DATA PROVIDED: Begin

This is an optimization exercise on Yosys and OpenROAD, whose aim is small area and few clock cycles, not a production implementation.
Function was checked by simulation only, so behaviour that the tests miss may differ from the original.
Power figures rest on the tool's default switching activity, not on a simulated workload.

## job 147
==> flow/design.v <==
`default_nettype none
package mbpl_pkg;
  localparam int unsigned PATH_DEPTH = 3;
  localparam int unsigned TYPE_REGS = 3;
  localparam logic [1:0] LEN_MAX =
    2'((PATH_DEPTH < TYPE_REGS) ? PATH_DEPTH : TYPE_REGS);
  localparam logic [31:0] HDR_BYTES = 32'd8;
  localparam logic [2:0]  HDR_LAST  = 3'd7;
  localparam logic [1:0] CFG_PATH_LENGTH = 2'd0;
  localparam logic [1:0] CFG_TYPE_FIRST  = 2'd1;
  localparam logic [1:0] CFG_TYPE_SECOND = 2'd2;
  localparam logic [1:0] CFG_TYPE_THIRD  = 2'd3;
  localparam logic [1:0]  RST_PATH_LENGTH = 2'd3;
  localparam logic [31:0] RST_TYPE_FIRST  = 32'h6D6F6F76;
  localparam logic [31:0] RST_TYPE_SECOND = 32'h75647461;
  localparam logic [31:0] RST_TYPE_THIRD  = 32'h7374656D;
  localparam logic [1:0] KIND_PAYLOAD   = 2'd0;
  localparam logic [1:0] KIND_NOT_FOUND = 2'd1;
  localparam logic [1:0] KIND_MALFORMED = 2'd2;
  typedef enum logic [3:0] {
    PH_HEADER  = 4'b0001,
    PH_SKIP    = 4'b0010,
    PH_PAYLOAD = 4'b0100,
    PH_DONE    = 4'b1000
  } phase_t;
  typedef struct packed {
    logic [7:0] data_byte;
    logic       end_of_file;
  } in_item_t;
  typedef struct packed {
    logic [1:0]  result_kind;
    logic [7:0]  payload_byte;
    logic [31:0] payload_size;
    logic        payload_last;
  } result_t;
endpackage
`default_nettype wire
`default_nettype none
import mbpl_pkg::*;
module mbpl_core
(
  input  wire logic        clk,
  input  wire logic        rst_n,
  input  wire logic        cfg_we,
  input  wire logic [1:0]  cfg_index,
  input  wire logic [31:0] cfg_data,
  input  wire logic        step,
  input  wire logic [7:0]  data_byte,
  input  wire logic        end_of_file,
  output logic             res_vld,
  output logic [1:0]       res_kind,
  output logic [7:0]       res_byte,
  output logic [31:0]      res_size,
  output logic             res_last
);
  localparam logic [1:0] P_HDR  = 2'd0;
  localparam logic [1:0] P_SKIP = 2'd1;
  localparam logic [1:0] P_PAY  = 2'd2;
  localparam logic [1:0] P_DONE = 2'd3;
  logic [1:0]  path_len_r;
  logic [31:0] type_first_r, type_second_r, type_third_r;
  logic [1:0]  phase_r, phase_nxt;
  logic [2:0]  hdr_count_r;
  logic [1:0]  depth_r, depth_nxt;
  logic        match_r, match_nxt;
  logic [31:0] ncnt_r, ncnt_nxt;
  logic [31:0] lvl_r, lvl_nxt;
  logic [1:0]  eff_len;
  logic [31:0] want_type;
  logic [7:0]  want_byte;
  logic        byte_hit, type_hit, last_level, bounded;
  logic [32:0] rem;
  logic [31:0] body, ncnt_inc, cnt_r;
  logic        len_short, len_empty, over, cnt_end, cnt_hi0;
  logic        lvl_hi0, lvl_zero, lvl_eight, lvl_out;
  logic        fin, pay;
  logic [1:0]  fin_kind;
  logic [31:0] cfg_d0, cfg_d1;
  logic        cfg_ld_len, cfg_ld_first, cfg_ld_second, cfg_ld_third;
  assign cfg_d0        = cfg_data & {32{rst_n}};
  assign cfg_d1        = cfg_data | {32{!rst_n}};
  assign cfg_ld_len    = !rst_n || (cfg_we && (cfg_index == CFG_PATH_LENGTH));
  assign cfg_ld_first  = !rst_n || (cfg_we && (cfg_index == CFG_TYPE_FIRST));
  assign cfg_ld_second = !rst_n || (cfg_we && (cfg_index == CFG_TYPE_SECOND));
  assign cfg_ld_third  = !rst_n || (cfg_we && (cfg_index == CFG_TYPE_THIRD));
  function automatic logic [31:0] cfg_load(input logic [31:0] dflt,
                                           input logic [31:0] d0,
                                           input logic [31:0] d1);
    cfg_load = (dflt & d1) | (~dflt & d0);
  endfunction
  always_ff @(posedge clk) begin
    if (cfg_ld_len)    path_len_r    <= cfg_load({30'd0, RST_PATH_LENGTH}, cfg_d0, cfg_d1);
    if (cfg_ld_first)  type_first_r  <= cfg_load(RST_TYPE_FIRST, cfg_d0, cfg_d1);
    if (cfg_ld_second) type_second_r <= cfg_load(RST_TYPE_SECOND, cfg_d0, cfg_d1);
    if (cfg_ld_third)  type_third_r  <= cfg_load(RST_TYPE_THIRD, cfg_d0, cfg_d1);
  end
  assign eff_len = (path_len_r == 2'd0) ? 2'd1 : path_len_r;
  always_comb begin
    case (depth_r)
      2'd0:    want_type = type_first_r;
      2'd1:    want_type = type_second_r;
      default: want_type = type_third_r;
    endcase
    case (hdr_count_r[1:0])
      2'd0:    want_byte = want_type[31:24];
      2'd1:    want_byte = want_type[23:16];
      2'd2:    want_byte = want_type[15:8];
      default: want_byte = want_type[7:0];
    endcase
  end
  assign byte_hit   = (data_byte == want_byte);
  assign type_hit   = match_r && byte_hit && (depth_r < eff_len);
  assign last_level = ({1'b0, depth_r} + 3'd1) >= {1'b0, eff_len};
  assign bounded    = (depth_r != 2'd0);
  assign cnt_r = ~ncnt_r;
  always_comb begin
    logic [31:0] inc_in;
    inc_in = (phase_r == P_HDR) ? {ncnt_r[31:3], 3'b111} : ncnt_r;
    for (int i = 0; i < 32; i++) begin
      ncnt_inc[i] = inc_in[i] ^ (&(inc_in | ~((32'd1 << i) - 32'd1)));
    end
  end
  assign body = ~{ncnt_inc[31:3], ncnt_r[2:0]};
  assign rem = {1'b0, lvl_r} + {1'b0, ncnt_r} + 33'd1;
  assign over = !rem[32];
  assign cnt_hi0   = (cnt_r[31:4] == 28'd0);
  assign len_short = cnt_hi0 && !cnt_r[3];
  assign len_empty = cnt_hi0 && (cnt_r[3:0] == 4'd8);
  assign cnt_end   = cnt_hi0 && (cnt_r[3:0] == 4'd9);
  assign lvl_hi0   = (lvl_r[31:4] == 28'd0);
  assign lvl_zero  = lvl_hi0 && (lvl_r[3:0] == 4'd0);
  assign lvl_eight = lvl_hi0 && (lvl_r[3:0] == 4'd8);
  assign lvl_out   = lvl_hi0 && (lvl_r[3:0] == {1'b0, hdr_count_r} + 4'd1);
  always_comb begin
    phase_nxt = phase_r;
    depth_nxt = depth_r;
    match_nxt = match_r;
    ncnt_nxt  = ncnt_r;
    lvl_nxt   = lvl_r;
    fin       = 1'b0;
    fin_kind  = KIND_NOT_FOUND;
    case (phase_r)
      P_HDR: begin
        if (!hdr_count_r[2]) begin
          ncnt_nxt = {ncnt_r[23:0], ~data_byte};
        end else begin
          match_nxt = (match_r || (hdr_count_r[1:0] == 2'd0)) && byte_hit;
        end
        if (hdr_count_r != HDR_LAST) begin
          if (bounded && lvl_out) begin
            fin      = 1'b1;
            fin_kind = KIND_MALFORMED;
          end
        end else begin
          if (len_short || (bounded && over)) begin
            fin      = 1'b1;
            fin_kind = KIND_MALFORMED;
          end else if (type_hit) begin
            lvl_nxt = body;
            if (len_empty) begin
              fin = 1'b1;
            end else if (last_level) begin
              phase_nxt = P_PAY;
            end else begin
              depth_nxt = depth_r + 2'd1;
            end
          end else begin
            lvl_nxt = rem[31:0];
            if (!len_empty) begin
              phase_nxt = P_SKIP;
            end else if (bounded && lvl_eight) begin
              fin = 1'b1;
            end
          end
        end
      end
      P_SKIP: begin
        ncnt_nxt = ncnt_inc;
        if (cnt_end) begin
          phase_nxt = P_HDR;
          if (bounded && lvl_zero) begin
            fin = 1'b1;
          end
        end
      end
      P_PAY: begin
        ncnt_nxt = ncnt_inc;
        if (cnt_end) begin
          phase_nxt = P_DONE;
        end
      end
      default: ;
    endcase
    if (fin) begin
      phase_nxt = P_DONE;
    end
    pay      = (phase_r == P_PAY) && (cnt_end || !end_of_file);
    res_vld  = fin || (phase_r == P_PAY) || (end_of_file && (phase_r != P_DONE));
    res_kind = {fin && (fin_kind == KIND_MALFORMED),
                !pay && !(fin && (fin_kind == KIND_MALFORMED))};
    res_byte = pay ? data_byte : 8'd0;
    res_size = pay ? lvl_r : 32'd0;
    res_last = pay && cnt_end;
    if (end_of_file) begin
      phase_nxt = P_HDR;
      depth_nxt = 2'd0;
    end
  end
  always_ff @(posedge clk) begin
    if (!rst_n) begin
      phase_r     <= P_HDR;
      hdr_count_r <= 3'd0;
      depth_r     <= 2'd0;
    end else if (step) begin
      phase_r     <= phase_nxt;
      hdr_count_r <= (end_of_file || (phase_r != P_HDR)) ? 3'd0 : hdr_count_r + 3'd1;
      depth_r     <= depth_nxt;
    end
  end
  always_ff @(posedge clk) begin
    if (step) begin
      match_r <= match_nxt;
      ncnt_r  <= ncnt_nxt;
      lvl_r   <= lvl_nxt;
    end
  end
endmodule
`default_nettype wire
`default_nettype none
import mbpl_pkg::*;
module media_box_path_locator_unit
(
  input  wire logic        clk,
  input  wire logic        rst_n,
  input  wire logic        in_valid,
  output logic             in_stall,
  input  wire logic [7:0]  in_data_byte,
  input  wire logic        in_end_of_file,
  output logic             out_valid,
  input  wire logic        out_stall,
  output logic [1:0]       out_result_kind,
  output logic [7:0]       out_payload_byte,
  output logic [31:0]      out_payload_size,
  output logic             out_payload_last,
  input  wire logic        cfg_valid,
  output logic             cfg_ready,
  input  wire logic [1:0]  cfg_index,
  input  wire logic [31:0] cfg_data
);
  logic res_vld, step;
  assign cfg_ready = 1'b1;
  assign out_valid = in_valid && res_vld;
  assign in_stall  = res_vld && out_stall;
  assign step      = in_valid && !in_stall;
  mbpl_core u_core (
    .clk         (clk),
    .rst_n       (rst_n),
    .cfg_we      (cfg_valid && cfg_ready),
    .cfg_index   (cfg_index),
    .cfg_data    (cfg_data),
    .step        (step),
    .data_byte   (in_data_byte),
    .end_of_file (in_end_of_file),
    .res_vld     (res_vld),
    .res_kind    (out_result_kind),
    .res_byte    (out_payload_byte),
    .res_size    (out_payload_size),
    .res_last    (out_payload_last)
  );
endmodule
`default_nettype wire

DATA PROVIDED: End

• **WHAT YOU HAVE TO DO**
Whenever a line above contains "body", copy that line.

• **SOLUTION TO THE EXERCISE**
  logic [31:0] body, ncnt_inc, cnt_r;
  assign body = ~{ncnt_inc[31:3], ncnt_r[2:0]};
            lvl_nxt = body;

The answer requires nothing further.